Epoprostenol is a prostaglandin that is FDA approved for the {{{indicationType}}} of pulmonary arterial hypertension. Common adverse reactions include bradyarrhythmia, chest pain, hypotension, tachycardia, flushing, abdominal pain, diarrhea, loss of appetite, nausea, vomiting, dizziness, and headache.

Adult Indications and Dosage

FDA-Labeled Indications and Dosage (Adult)
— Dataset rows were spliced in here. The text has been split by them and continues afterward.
<file path="config.mk">
export PLATFORM = sky130hd
export DESIGN_NAME = dau_cordic_cell
export DESIGN_NICKNAME = d
export VERILOG_FILES = /design/src/rtl/core/dau_pkg.sv /design/src/rtl/core/dau_cordic_cell.sv
export SDC_FILE = /design/constraint.sdc
export NUM_CORES = 1
export LEC_CHECK = 0
export BUFFER_PORTS_ARGS = -buffer_cell sky130_fd_sc_hd__buf_4
export CAP_MARGIN = 20
export CORE_ASPECT_RATIO = 1.2
export CORE_UTILIZATION = 40
export DETAILED_ROUTE_END_ITERATION = 8
export HOLD_SLACK_MARGIN = 0.02
export PLACE_DENSITY_LB_ADDON = 0.1
export SYNTH_ARGS = -nofsm -noshare
export SYNTH_HDL_FRONTEND = slang
export SYNTH_SLANG_ARGS = --single-unit
export TNS_END_PERCENT = 100
</file>
<file path="constraint.sdc">
create_clock -name i_clk -period 10.65 [get_ports i_clk]
set_input_delay 1.5975 -clock i_clk [delete_from_list [all_inputs] [get_ports i_clk]]
set_output_delay 1.5975 -clock i_clk [all_outputs]
set_load 0.01 [all_outputs]
</file>
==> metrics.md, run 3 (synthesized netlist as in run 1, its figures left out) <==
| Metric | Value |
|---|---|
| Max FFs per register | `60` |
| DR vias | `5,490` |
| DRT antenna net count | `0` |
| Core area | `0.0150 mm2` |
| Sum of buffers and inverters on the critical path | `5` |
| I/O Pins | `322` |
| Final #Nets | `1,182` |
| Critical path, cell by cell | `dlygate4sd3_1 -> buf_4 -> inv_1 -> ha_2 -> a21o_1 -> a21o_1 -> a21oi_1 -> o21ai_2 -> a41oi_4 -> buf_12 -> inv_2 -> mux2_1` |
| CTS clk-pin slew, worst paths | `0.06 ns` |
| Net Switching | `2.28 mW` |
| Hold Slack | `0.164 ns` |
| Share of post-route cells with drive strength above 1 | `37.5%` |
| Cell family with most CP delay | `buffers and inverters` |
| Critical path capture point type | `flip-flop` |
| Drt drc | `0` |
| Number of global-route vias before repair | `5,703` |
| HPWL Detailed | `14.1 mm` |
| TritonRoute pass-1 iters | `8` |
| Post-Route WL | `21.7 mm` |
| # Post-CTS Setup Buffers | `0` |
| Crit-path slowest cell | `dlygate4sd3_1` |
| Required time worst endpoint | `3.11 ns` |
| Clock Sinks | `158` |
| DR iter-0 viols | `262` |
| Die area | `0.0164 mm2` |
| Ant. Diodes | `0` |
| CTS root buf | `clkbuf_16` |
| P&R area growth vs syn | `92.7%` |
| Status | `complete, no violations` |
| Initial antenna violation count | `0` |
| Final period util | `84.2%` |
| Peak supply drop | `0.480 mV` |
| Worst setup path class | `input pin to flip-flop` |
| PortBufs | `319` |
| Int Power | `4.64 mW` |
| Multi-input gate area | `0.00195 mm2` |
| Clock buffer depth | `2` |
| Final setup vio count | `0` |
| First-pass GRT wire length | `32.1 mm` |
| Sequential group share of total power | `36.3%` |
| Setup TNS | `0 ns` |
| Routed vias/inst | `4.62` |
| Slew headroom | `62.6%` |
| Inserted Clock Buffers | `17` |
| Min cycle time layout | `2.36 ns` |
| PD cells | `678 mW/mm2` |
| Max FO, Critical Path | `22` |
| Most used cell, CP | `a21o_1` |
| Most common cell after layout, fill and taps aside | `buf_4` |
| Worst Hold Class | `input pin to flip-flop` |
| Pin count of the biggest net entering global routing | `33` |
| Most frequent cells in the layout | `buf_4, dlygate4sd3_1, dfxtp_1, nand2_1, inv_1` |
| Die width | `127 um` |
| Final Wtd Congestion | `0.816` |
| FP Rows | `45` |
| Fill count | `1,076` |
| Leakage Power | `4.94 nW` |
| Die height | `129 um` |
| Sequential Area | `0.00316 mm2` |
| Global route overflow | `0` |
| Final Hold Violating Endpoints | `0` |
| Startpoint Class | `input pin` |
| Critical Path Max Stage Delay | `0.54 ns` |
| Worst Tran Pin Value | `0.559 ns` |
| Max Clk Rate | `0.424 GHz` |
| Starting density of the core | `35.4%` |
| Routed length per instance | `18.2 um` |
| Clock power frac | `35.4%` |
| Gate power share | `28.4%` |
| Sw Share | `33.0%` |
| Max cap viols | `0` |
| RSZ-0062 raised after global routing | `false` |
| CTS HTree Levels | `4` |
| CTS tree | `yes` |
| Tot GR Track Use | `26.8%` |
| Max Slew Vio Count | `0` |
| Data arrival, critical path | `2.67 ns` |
[src/hw/rtl/button_debounce_long_press_unit.sv]
// top level of the button debounce and long press unit
// an item's events pass the event queue, then the back end's record register
// throughput: one input item per cycle while the two-entry event queue has room;
// the back end sends one event per cycle while m_axis_tready is high
// items that cause no event never enter the queue
// reset (rst, synchronous): config to defaults, button state cleared, queue emptied
`timescale 1ns / 1ps

module button_debounce_long_press_unit import bdl_pkg::*; #(
  parameter int NUM_BUTTONS = 4
) (
  input  logic                 clk,
  input  logic                 rst,
  input  logic                 cfg_wr_en,
  input  logic [IDX_W-1:0]     cfg_index,
  input  logic [CFG_W-1:0]     cfg_data,
  input  logic                 s_axis_tvalid,
  output logic                 s_axis_tready,
  input  logic [S_TDATA_W-1:0] s_axis_tdata,  // button[1:0], pressed[2], time_us[34:3]
  input  logic [0:0]           s_axis_tuser,  // req_type
  output logic                 m_axis_tvalid,
  input  logic                 m_axis_tready,
  output logic [M_TDATA_W-1:0] m_axis_tdata,  // event_button[1:0], is_long[2]
  output logic                 m_axis_tlast
);

  logic     q_push;
  logic     q_full;
  logic     q_pop;
  logic     q_empty;
  evt_rec_t wr_rec;
  evt_rec_t rd_rec;

  bdl_front #(
    .NUM_BUTTONS(NUM_BUTTONS)
  ) u_front (
    .clk           (clk),
    .rst           (rst),
    .cfg_wr_en     (cfg_wr_en),
    .cfg_index     (cfg_index),
    .cfg_data      (cfg_data),
    .s_axis_tvalid (s_axis_tvalid),
    .s_axis_tready (s_axis_tready),
    .s_axis_tdata  (s_axis_tdata),
    .s_axis_tuser  (s_axis_tuser),
    .q_push        (q_push),
    .q_rec         (wr_rec),
    .q_full        (q_full)
  );

  bdl_fifo u_fifo (
    .clk    (clk),
    .rst    (rst),
    .push   (q_push),
    .wr_rec (wr_rec),
    .full   (q_full),
    .pop    (q_pop),
    .rd_rec (rd_rec),
    .empty  (q_empty)
  );

  bdl_back u_back (
    .clk           (clk),
    .rst           (rst),
    .q_rec         (rd_rec),
    .q_empty       (q_empty),
    .q_pop         (q_pop),
    .m_axis_tvalid (m_axis_tvalid),
    .m_axis_tready (m_axis_tready),
    .m_axis_tdata  (m_axis_tdata),
    .m_axis_tlast  (m_axis_tlast)
  );

endmodule

[config.mk]
export PLATFORM = sky130hd
export DESIGN_NAME = button_debounce_long_press_unit
export DESIGN_NICKNAME = d
export VERILOG_FILES = /design/src/hw/rtl/bdl_pkg.sv /design/src/hw/rtl/bdl_front.sv /design/src/hw/rtl/bdl_fifo.sv /design/src/hw/rtl/bdl_back.sv /design/src/hw/rtl/button_debounce_long_press_unit.sv
export SDC_FILE = /design/constraint.sdc
export NUM_CORES = 1
export LEC_CHECK = 0
export BUFFER_PORTS_ARGS = -buffer_cell sky130_fd_sc_hd__buf_2
export CAP_MARGIN = 20
export CORE_ASPECT_RATIO = 0.8
export CORE_MARGIN = 5
export CORE_UTILIZATION = 55
export DETAILED_ROUTE_END_ITERATION = 6
export PLACE_DENSITY_LB_ADDON = 0.3
export RECOVER_POWER = 100
export SLEW_MARGIN = 5
export SYNTH_ARGS = -nofsm -noshare
export SYNTH_HDL_FRONTEND = slang
export SYNTH_SLANG_ARGS = --single-unit
[constraint.sdc]
create_clock -name clk -period 18.25 [get_ports clk]
set_input_delay 1.825 -clock clk [delete_from_list [all_inputs] [get_ports clk]]
set_output_delay 1.825 -clock clk [all_outputs]
set_load 0.02 [all_outputs]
Pulmonary Arterial Hypertension

• Important Note: Epoprostenol sodium for injection must be reconstituted only with STERILE DILUENT for epoprostenol sodium for injection. Do not dilute reconstituted solutions of epoprostenol for injection or administer with other parenteral solutions or medications.

• Dosing Information

• Administer continuous chronic infusion of epoprostenol sodium for injection through a central venous catheter. Temporary peripheral intravenous infusion may be used until central access is established. Initiate chronic infusion of epoprostenol sodium for injection at 2 ng/kg/min and increase in increments of 2 ng/kg/min every 15 minutes or longer until dose-limiting pharmacologic effects are elicited or until a tolerance limit to the drug is established or further increases in the infusion rate are not clinically warranted (see Dosage Adjustments). If dose-limiting pharmacologic effects occur, then decrease the infusion rate until epoprostenol sodium for injection is tolerated. In clinical trials, the most common dose-limiting adverse events were nausea, vomiting, hypotension, sepsis, headache, abdominal pain, or respiratory disorder (most treatment-limiting adverse events were not serious). If the initial infusion rate of 2 ng/kg/min is not tolerated, identify a lower dose that is tolerated by the patient.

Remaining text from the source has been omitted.